REQUIRED WORK –
Among the lines below, take the one holding "(instr_op == c_op_halt);", the one holding "if (wr_en) begin", and all lines between them. Set them down exactly.

----

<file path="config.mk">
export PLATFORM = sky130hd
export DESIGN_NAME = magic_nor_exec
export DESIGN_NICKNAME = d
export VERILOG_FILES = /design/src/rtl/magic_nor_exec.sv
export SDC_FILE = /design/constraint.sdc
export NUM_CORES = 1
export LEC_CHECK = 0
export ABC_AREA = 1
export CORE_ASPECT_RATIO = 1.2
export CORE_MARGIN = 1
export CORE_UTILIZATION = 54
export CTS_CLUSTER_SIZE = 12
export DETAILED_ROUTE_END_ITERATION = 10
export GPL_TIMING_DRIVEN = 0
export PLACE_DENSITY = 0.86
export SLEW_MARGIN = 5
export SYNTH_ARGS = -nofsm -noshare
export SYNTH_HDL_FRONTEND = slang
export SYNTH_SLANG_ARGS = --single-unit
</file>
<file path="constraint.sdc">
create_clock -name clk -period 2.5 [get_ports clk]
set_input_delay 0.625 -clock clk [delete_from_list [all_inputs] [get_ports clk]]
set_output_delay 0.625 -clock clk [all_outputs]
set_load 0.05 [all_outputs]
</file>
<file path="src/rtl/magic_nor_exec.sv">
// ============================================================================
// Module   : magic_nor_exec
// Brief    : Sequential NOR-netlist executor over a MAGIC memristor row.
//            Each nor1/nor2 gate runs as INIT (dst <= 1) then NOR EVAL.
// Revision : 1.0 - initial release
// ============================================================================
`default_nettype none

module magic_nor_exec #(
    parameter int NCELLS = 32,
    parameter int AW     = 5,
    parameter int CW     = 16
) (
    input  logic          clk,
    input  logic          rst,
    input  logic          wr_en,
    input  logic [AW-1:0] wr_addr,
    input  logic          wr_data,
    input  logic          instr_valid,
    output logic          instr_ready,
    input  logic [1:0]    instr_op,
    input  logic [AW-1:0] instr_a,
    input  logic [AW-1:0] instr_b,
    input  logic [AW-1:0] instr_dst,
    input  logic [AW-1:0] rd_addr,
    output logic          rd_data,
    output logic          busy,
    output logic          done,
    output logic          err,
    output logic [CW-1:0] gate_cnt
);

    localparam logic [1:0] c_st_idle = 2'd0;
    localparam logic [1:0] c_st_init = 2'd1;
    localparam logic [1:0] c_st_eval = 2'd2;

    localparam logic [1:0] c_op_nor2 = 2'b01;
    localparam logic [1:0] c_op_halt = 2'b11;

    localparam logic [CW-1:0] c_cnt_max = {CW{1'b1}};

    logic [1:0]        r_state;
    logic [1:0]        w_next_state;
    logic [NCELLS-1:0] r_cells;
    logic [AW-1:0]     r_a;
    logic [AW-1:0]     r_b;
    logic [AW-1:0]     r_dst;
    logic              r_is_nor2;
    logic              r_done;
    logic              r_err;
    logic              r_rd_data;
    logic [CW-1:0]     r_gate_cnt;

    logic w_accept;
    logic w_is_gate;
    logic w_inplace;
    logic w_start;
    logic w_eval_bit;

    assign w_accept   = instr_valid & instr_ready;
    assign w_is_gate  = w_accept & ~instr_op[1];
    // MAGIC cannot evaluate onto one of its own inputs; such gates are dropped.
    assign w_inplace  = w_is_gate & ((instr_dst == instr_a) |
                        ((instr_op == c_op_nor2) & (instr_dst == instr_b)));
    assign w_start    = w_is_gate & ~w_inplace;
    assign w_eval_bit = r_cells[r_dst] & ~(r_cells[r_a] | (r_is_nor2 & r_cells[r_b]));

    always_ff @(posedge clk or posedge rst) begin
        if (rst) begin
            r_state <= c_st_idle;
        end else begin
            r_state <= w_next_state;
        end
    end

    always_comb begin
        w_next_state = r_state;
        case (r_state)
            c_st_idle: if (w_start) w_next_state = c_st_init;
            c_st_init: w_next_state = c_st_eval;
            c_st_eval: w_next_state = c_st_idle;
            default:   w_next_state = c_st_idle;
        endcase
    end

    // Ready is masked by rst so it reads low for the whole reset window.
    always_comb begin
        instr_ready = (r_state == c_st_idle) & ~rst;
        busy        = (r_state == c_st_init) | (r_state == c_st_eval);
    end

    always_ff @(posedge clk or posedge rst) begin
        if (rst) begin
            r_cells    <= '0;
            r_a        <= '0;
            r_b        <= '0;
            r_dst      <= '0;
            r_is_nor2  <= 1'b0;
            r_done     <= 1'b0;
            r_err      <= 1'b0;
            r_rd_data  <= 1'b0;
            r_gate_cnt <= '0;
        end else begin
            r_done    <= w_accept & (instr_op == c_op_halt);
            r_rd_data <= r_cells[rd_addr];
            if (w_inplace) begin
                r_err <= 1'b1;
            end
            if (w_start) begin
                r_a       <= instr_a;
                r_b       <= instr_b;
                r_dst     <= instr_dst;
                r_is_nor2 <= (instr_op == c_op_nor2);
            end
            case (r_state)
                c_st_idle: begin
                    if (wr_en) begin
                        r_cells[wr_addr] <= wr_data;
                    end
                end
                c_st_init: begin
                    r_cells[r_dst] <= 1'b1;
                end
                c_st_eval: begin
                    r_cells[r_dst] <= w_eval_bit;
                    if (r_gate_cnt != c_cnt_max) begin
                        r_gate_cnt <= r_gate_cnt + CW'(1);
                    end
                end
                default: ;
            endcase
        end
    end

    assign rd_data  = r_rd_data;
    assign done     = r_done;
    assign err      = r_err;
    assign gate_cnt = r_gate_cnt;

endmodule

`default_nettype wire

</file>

----

EXPECTED ANSWER –
            r_done    <= w_accept & (instr_op == c_op_halt);
            r_rd_data <= r_cells[rd_addr];
            if (w_inplace) begin
                r_err <= 1'b1;
            end
            if (w_start) begin
                r_a       <= instr_a;
                r_b       <= instr_b;
                r_dst     <= instr_dst;
                r_is_nor2 <= (instr_op == c_op_nor2);
            end
            case (r_state)
                c_st_idle: begin
                    if (wr_en) begin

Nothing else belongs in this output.